According to the plan outlined in a 50-minute presentation to Congress, the SA of the future would feature no committees in their current form, would remove activity-planning as a part of class officers’ job description and would create an SA endowment fund.
The plan was met with skepticism at best from parts of Congress, especially class officers, in a question-and-answer session that lasted about 90 minutes before collapsing into parliamentary and constitutional chaos.
The plan breaks down this way.
* Calling SA a “farce” when it comes to dealing with the administration, executive president Jeremy Smith said the plan would allow for every student organization-from the football team to Hispanos Unidos-to send a delegate to sit in SA meetings.
The delegates would give announcements, which would be taped and run on SATV and also would be printed in SA’s weekly newsletter. The plan also calls for a 15 minute question-and-answer session with a different administrator each week as further incentive for groups to send a delegate.

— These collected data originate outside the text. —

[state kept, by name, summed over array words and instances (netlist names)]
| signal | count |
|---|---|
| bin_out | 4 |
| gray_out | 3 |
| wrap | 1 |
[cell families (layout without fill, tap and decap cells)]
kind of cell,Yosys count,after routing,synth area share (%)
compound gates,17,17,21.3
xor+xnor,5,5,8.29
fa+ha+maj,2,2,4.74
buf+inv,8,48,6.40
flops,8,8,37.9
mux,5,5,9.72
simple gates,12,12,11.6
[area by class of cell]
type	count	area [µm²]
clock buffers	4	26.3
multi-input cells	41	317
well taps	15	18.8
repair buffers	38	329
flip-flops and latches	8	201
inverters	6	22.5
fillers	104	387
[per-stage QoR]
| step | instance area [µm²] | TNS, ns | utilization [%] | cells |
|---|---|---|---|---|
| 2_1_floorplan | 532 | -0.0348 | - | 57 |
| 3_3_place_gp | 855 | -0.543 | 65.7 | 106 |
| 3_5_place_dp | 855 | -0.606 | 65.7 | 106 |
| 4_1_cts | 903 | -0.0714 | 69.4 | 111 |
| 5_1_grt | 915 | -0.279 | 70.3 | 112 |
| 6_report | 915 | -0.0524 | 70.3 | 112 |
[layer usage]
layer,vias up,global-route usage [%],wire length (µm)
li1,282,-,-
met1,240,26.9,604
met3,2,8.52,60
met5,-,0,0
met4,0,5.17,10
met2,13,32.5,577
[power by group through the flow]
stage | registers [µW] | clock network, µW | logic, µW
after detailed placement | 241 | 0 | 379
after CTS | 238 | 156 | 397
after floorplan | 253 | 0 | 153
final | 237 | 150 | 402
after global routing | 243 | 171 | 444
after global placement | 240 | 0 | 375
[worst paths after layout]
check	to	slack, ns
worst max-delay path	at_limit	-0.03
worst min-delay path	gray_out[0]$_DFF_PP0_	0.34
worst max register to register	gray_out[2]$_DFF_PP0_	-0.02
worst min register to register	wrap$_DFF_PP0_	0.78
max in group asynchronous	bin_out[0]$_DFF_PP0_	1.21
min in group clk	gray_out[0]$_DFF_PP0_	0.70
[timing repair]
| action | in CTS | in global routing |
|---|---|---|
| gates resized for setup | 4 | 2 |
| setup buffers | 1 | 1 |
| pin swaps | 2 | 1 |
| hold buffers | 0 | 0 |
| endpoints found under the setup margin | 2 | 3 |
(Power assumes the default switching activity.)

Smith admitted he did not know who then would be able to attend the retreat but that the delegates, like commitee chairs, would not have a vote in Congress.

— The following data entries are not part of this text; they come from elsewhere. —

==> src/rtl/alu_seq_exec.sv <==
// alu_seq_exec: execute-stage ALU with one-cycle logic/arith/compare ops and
// iterative one-bit-per-cycle shifts behind valid/ready handshakes.  Rev 1.0
`default_nettype none

module alu_seq_exec #(
  parameter int DATA_WIDTH = 32
) (
  input  logic                  clk,
  input  logic                  rst,
  input  logic                  in_valid,
  output logic                  in_ready,
  input  logic [3:0]            alu_control,
  input  logic [DATA_WIDTH-1:0] src_a,
  input  logic [DATA_WIDTH-1:0] src_b,
  output logic                  out_valid,
  input  logic                  out_ready,
  output logic [DATA_WIDTH-1:0] result,
  output logic                  zero,
  output logic                  busy
);

  localparam int SHAMT_W = $clog2(DATA_WIDTH);

  typedef enum logic [1:0] {
    IDLE  = 2'd0,
    SHIFT = 2'd1,
    DONE  = 2'd2
  } state_t;

  state_t                state;
  logic [DATA_WIDTH-1:0] acc;
  logic [DATA_WIDTH-1:0] acc_next;
  logic [DATA_WIDTH-1:0] alu_out;
  logic [SHAMT_W-1:0]    cnt;
  logic [SHAMT_W-1:0]    shamt;
  logic [1:0]            shift_op;
  logic                  is_shift;

  assign shamt     = src_b[SHAMT_W-1:0];
  assign is_shift  = (alu_control == 4'b0101) || (alu_control == 4'b0110) ||
                     (alu_control == 4'b0111);
  assign in_ready  = (state == IDLE);
  assign busy      = (state != IDLE);
  assign out_valid = (state == DONE);

  always_comb begin
    alu_out = '0;
    case (alu_control)
      4'b0000: alu_out = src_a + src_b;
      4'b0001: alu_out = src_a - src_b;
      4'b0010: alu_out = src_a & src_b;
      4'b0011: alu_out = src_a | src_b;
      4'b0100: alu_out = src_a ^ src_b;
      4'b1000: alu_out = {{(DATA_WIDTH-1){1'b0}}, ($signed(src_a) < $signed(src_b))};
      4'b1001: alu_out = {{(DATA_WIDTH-1){1'b0}}, (src_a < src_b)};
      default: alu_out = '0;
    endcase
  end

  // shift_op holds alu_control[1:0]: 01 SLL, 10 SRL, 11 SRA
  always_comb begin
    acc_next = acc;
    case (shift_op)
      2'b01:   acc_next = {acc[DATA_WIDTH-2:0], 1'b0};
      2'b10:   acc_next = {1'b0, acc[DATA_WIDTH-1:1]};
      default: acc_next = {acc[DATA_WIDTH-1], acc[DATA_WIDTH-1:1]};
    endcase
  end

  always_ff @(posedge clk) begin
    if (rst) begin
      state    <= IDLE;
      acc      <= '0;
      cnt      <= '0;
      shift_op <= 2'b00;
      result   <= '0;
      zero     <= 1'b0;
    end else begin
      case (state)
        IDLE: begin
          if (in_valid) begin
            if (is_shift && (shamt != '0)) begin
              acc      <= src_a;
              cnt      <= shamt;
              shift_op <= alu_control[1:0];
              state    <= SHIFT;
            end else if (is_shift) begin
              result <= src_a;
              zero   <= (src_a == '0);
              state  <= DONE;
            end else begin
              result <= alu_out;
              zero   <= (alu_out == '0);
              state  <= DONE;
            end
          end
        end
        SHIFT: begin
          acc <= acc_next;
          cnt <= cnt - SHAMT_W'(1);
          if (cnt == SHAMT_W'(1)) begin
            result <= acc_next;
            zero   <= (acc_next == '0);
            state  <= DONE;
          end
        end
        DONE: begin
          if (out_ready) state <= IDLE;
        end
        default: state <= IDLE;
      endcase
    end
  end

endmodule

`default_nettype wire

==> config.mk <==
export PLATFORM = sky130hd
export DESIGN_NAME = alu_seq_exec
export DESIGN_NICKNAME = d
export VERILOG_FILES = /design/src/rtl/alu_seq_exec.sv
export SDC_FILE = /design/constraint.sdc
export NUM_CORES = 1
export LEC_CHECK = 0
export ABC_AREA = 1
export BUFFER_PORTS_ARGS = -buffer_cell sky130_fd_sc_hd__clkbuf_2
export CORE_ASPECT_RATIO = 0.6
export CORE_MARGIN = 2
export CORE_UTILIZATION = 29
export CTS_BUF_LIST = sky130_fd_sc_hd__clkbuf_4 sky130_fd_sc_hd__clkbuf_8
export CTS_CLUSTER_SIZE = 16
export DETAILED_ROUTE_END_ITERATION = 10
export PLACE_DENSITY = 0.48
export SLEW_MARGIN = 25
export SYNTH_ARGS = -nofsm -noshare
export SYNTH_HDL_FRONTEND = slang
export SYNTH_SLANG_ARGS = --single-unit
==> constraint.sdc <==
create_clock -name clk -period 2.2 [get_ports clk]
set_clock_uncertainty 0.1 [all_clocks]
set_input_delay 0.33 -clock clk [delete_from_list [all_inputs] [get_ports clk]]
set_output_delay 0.33 -clock clk [all_outputs]
set_load 0.02 [all_outputs]
; Word level (Yosys, flattened, before mapping)
; Index checks and enable logic that the tools add are counted.
[totals]
regBits = 74
latch_bits = 0
mem_bits_rw = 0
rom_bits = 0
input_bits = 72
n_memories = 0
[classes]
n_addsub = 3
mul = 0
div_mod_pow = 0
order_cmp = 2
eq_ne = 19
n_shift = 0
n_mux = 23
bitwise = 3
n_reduce_logical = 15
[op_table]
columns = cell, n
row1 = one-hot mux 32 bit (7 select lines), 1
row2 = two-way mux 32 bit, 6
row3 = one-hot mux 32 bit (2 select lines), 3
row4 = logical NOT 32 bit, 3
row5 = < comparator 32 bit, 2
row6 = adder 32 bit, 1
row7 = bitwise AND 32 bit, 1
row8 = OR 32 bit, 1
row9 = subtractor 32 bit, 1
row10 = bitwise XOR 32 bit, 1
row11 = == test 4 x 3 -> 1 bit (second input constant), 4
row12 = two-way mux 5 bit, 2
row13 = one-hot mux 5 bit (2 select lines), 1
row14 = AND reduction 3 bit, 3
row15 = == test 4 x 2 -> 1 bit (second input constant), 2
row16 = == test 4 bit (second input constant), 2
row17 = two-way mux 2 bit, 4
row18 = != test 2 bit (second input constant), 3
row19 = one-hot mux 2 bit (3 select lines), 1
row20 = == test 5 x 1 -> 1 bit (second input constant), 1
row21 = nonzero test 5 bit, 1
row22 = subtractor 5 x 1 -> 5 bit (second input constant), 1
row23 = == test 2 x 1 -> 1 bit (second input constant), 2
row24 = == test 2 bit (second input constant), 2
row25 = other kinds (10), 16

; Logic depth before layout (Yosys ltp)
; Gate-level depths: netlist (run 1).
[depth]
ltp_word = 7
depth_mapped = 24

; Worst setup path before layout (run 1)
; OpenSTA, ideal clock, no wires.
[synth_path]
kind = in2reg
from = input port src_a[0]
to = register zero
setup_time_ns = 0.070
t_arrival_ns = 2.248
slack_ns = -0.218
stages = 21
cell_sequence = inv_1 > ha_1 > fa_1 > inv_1 > nand2_1 > nand3_1 > nand2_1 > nand2_1 > nand2_1 > nand2_1 > nand2_1 > nand3_1 > nand2_1 > inv_1 > nand2_1 > nand3b_1 > nor2_1 > nand2_1 > nand2_1 > nand2_1 > a21oi_1
[synth_between]
elab_chain_len = 7
[synth_rtl]
columns = item, line
row1 = from (decl), 13  ; input logic [DATA_WIDTH-1:0] src_a,
row2 = subtractor 32 bit (tied with other cells), 50  ; 4'b0001: alu_out = src_a - src_b;
row3 = one-hot mux 32 bit (7 select lines), 48  ; case (alu_control)
row4 = logical NOT 32 bit, 93  ; zero <= (alu_out == '0);
row5 = two-way mux 1 bit *, 87  ; end else if (is_shift) begin
row6 = two-way mux 1 bit *, 82  ; if (is_shift && (shamt != '0)) begin
row7 = two-way mux 1 bit *, 81  ; if (in_valid) begin
row8 = one-hot mux 1 bit (2 select lines) *, 79  ; case (state)
row9 = to (signal assigned), 89  ; zero <= (src_a == '0);
row10 = to (signal assigned), 93
row11 = to (signal assigned), 103  ; zero <= (acc_next == '0);
row12 = to (decl), 18  ; output logic zero,
; Every way passes the cells marked *; elsewhere a longest branch is shown, timed or not. The select of a mux whose other input is x is not followed.
; A chain may end at the register's enable or synchronous reset.

; Worst setup path after layout (run 1)
[layout_path]
from = input port src_b[0]
to = register zero
[layout_between]
elab_chain_len = 7
[layout_rtl]
columns = item, line
row1 = from (decl), 14  ; input logic [DATA_WIDTH-1:0] src_b,
row2 = subtractor 32 bit (tied with other cells), 50
row3 = one-hot mux 32 bit (7 select lines), 48
row4 = logical NOT 32 bit, 93
row5 = two-way mux 1 bit, 87
row6 = two-way mux 1 bit, 82
row7 = two-way mux 1 bit, 81
row8 = one-hot mux 1 bit (2 select lines), 79
; Parallel ways exist; a longest one is shown, timed or not. The select of a mux whose other input is x is not followed.

==> results of run 1 <==
cell usage after synthesis, drive strengths merged, types with 4 or more instances:
| cell | number | area (um^2) |
|---|---|---|
| a211oi | 4 | 30.0 |
| a21oi | 150 | 751 |
| a221oi | 23 | 201 |
| a31oi | 11 | 68.8 |
| a32oi | 28 | 245 |
| buf | 42 | 250 |
| clkbuf | 36 | 135 |
| dfxtp | 74 | 1480 |
| ha | 117 | 1460 |
| inv | 334 | 1250 |
| nand2 | 553 | 2080 |
| nand3 | 132 | 691 |
| nand4 | 32 | 200 |
| nor2 | 265 | 1040 |
| nor3 | 15 | 80.1 |
| nor4 | 6 | 37.5 |
| o21ai | 107 | 536 |
| o21bai | 10 | 75.1 |
| o22ai | 8 | 50.1 |
cells in the final DEF (no fill, tap or decap), drive strengths merged, types with 2 or more instances in the layout:
cell type	n
a211oi	4
xor2	2
dfxtp	74
fa	2
o211ai	2
a31oi	11
o22ai	8
clkbuf	111
and2	3
nor2	265
a32oi	28
nor3	15
nand3b	2
nand2	553
nor4	6
o21bai	10
buf	573
a32o	2
bufinv	2
a221oi	23
nand3	132
a21oi	150
o21ai	107
nand4	32
inv	334
clkinvlp	2
ha	117
registers in the layout (all words and copies together), names as in the netlist:
register and flops:
acc 32, result 32, cnt 5, shift_op 2, state 2, zero 1
critical path: stages:
cell and delay (ps):
clkbuf_16 130, ha_4 160, fa_2 400, nand2_4 90, nand2_4 80, nand3_4 100
nand2_4 60, buf_6 110, nand2_1 60, o21ai_2 50, nand2_1 60, nand2_1 60
nor2_2 150, nand3_1 90, nor2_1 110, buf_4 140, nand3b_1 220, nor2_1 170
nand2_1 80, nand2_1 60, nand2_1 60, a21oi_2 140
through the flow:
stage | cells | hold slack [ps]
finish | 3079 | 104
global route | 3079 | 112
CTS | 3051 | 91.7
detailed placement | 2994 | 359
global placement | 2994 | 359
floorplan | 1964 | 346
power by group through the flow:
stage                     logic [W]  registers, W  clock network, W
after global routing        0.00508       0.00163           0.00134
after CTS                   0.00423       0.00161           0.00128
after detailed placement    0.00375       0.00163                 0
final                       0.00472       0.00161           0.00127
after floorplan             0.00169       0.00172                 0
after global placement      0.00374       0.00164                 0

* The most complicated part of the officers’ proposal involves the removal of the officers from the committee selection process.
Under the proposal, committee heads would choose their own successors and would no longer be answerable to vice president Jeremy Gordon or Smith. Money would still be granted through the SA budget, but the committee, renamed a “student service group,” would work with an administrative adviser instead.
So as to assure the students that the administration would not control the student groups, each adviser would sign an agreement allowing the group to pull out at any time, Smith said.
This angle of the proposal also puts SA committees on the same level as other student groups. Each would be allowed to submit a budget at the beginning of the year and receive money without making requests before Congress.
* The final aspect of the plan is advocacy, which Smith has emphasized all year.
The proposal calls for advocacy to be the sole responsibility of elected officers. Members who wished to plan activities could join the campus activities student service group, Smith said.
* Built into the proposal is an SA endowment fund that treasurer Jonathan Wilkerson predicted could hold upwards of $10 million by 2030 if Congress either raised the student activity fee by $10 or charged incoming freshmen $25 each, and then added budget rollover each year.
Reaction mixed
The plan confused many in Congress, which Smith limited to merely asking clarifying questions before he would allow the proposal to be discussed and debated.
However, class officers and several representatives and committee members expressed skepticism about the plan.
“It seems you’ve already taken a lot of power from the executive officers,” said Dustin Tallent, freshman class vice president, referring to the removal of the officers from the committee process. “Government has a pyramid shape to it, and you are chopping the top half off of it.”
Tensions flared when junior class senator Shep Strong, backed by fellow senator Erin Baldwin and several others, pointedly questioned Smith’s assertion that the university doresn’t respect SA.
“Who are you talking to that says that?” Strong asked.
Smith pointed to the inevitability of block tuition and recent reallocation moves as examples of the university acting with disregard for student opinion.
Toward the end of the meeting, Smith became increasingly defensive as the meeting spiraled out of control. Congress members eager to adjourn after nearly three hours tried to rush through five appropriations grants before Baldwin interrupted to ask Wilkerson exactly on what Congress was about to spend the students’ money.
This came after Smith told Congress that appropriations could give the groups the money in anticipation of approval next week.
Smith admitted that the Constitution required approval before the money was distributed, but he continued with the offer anyway.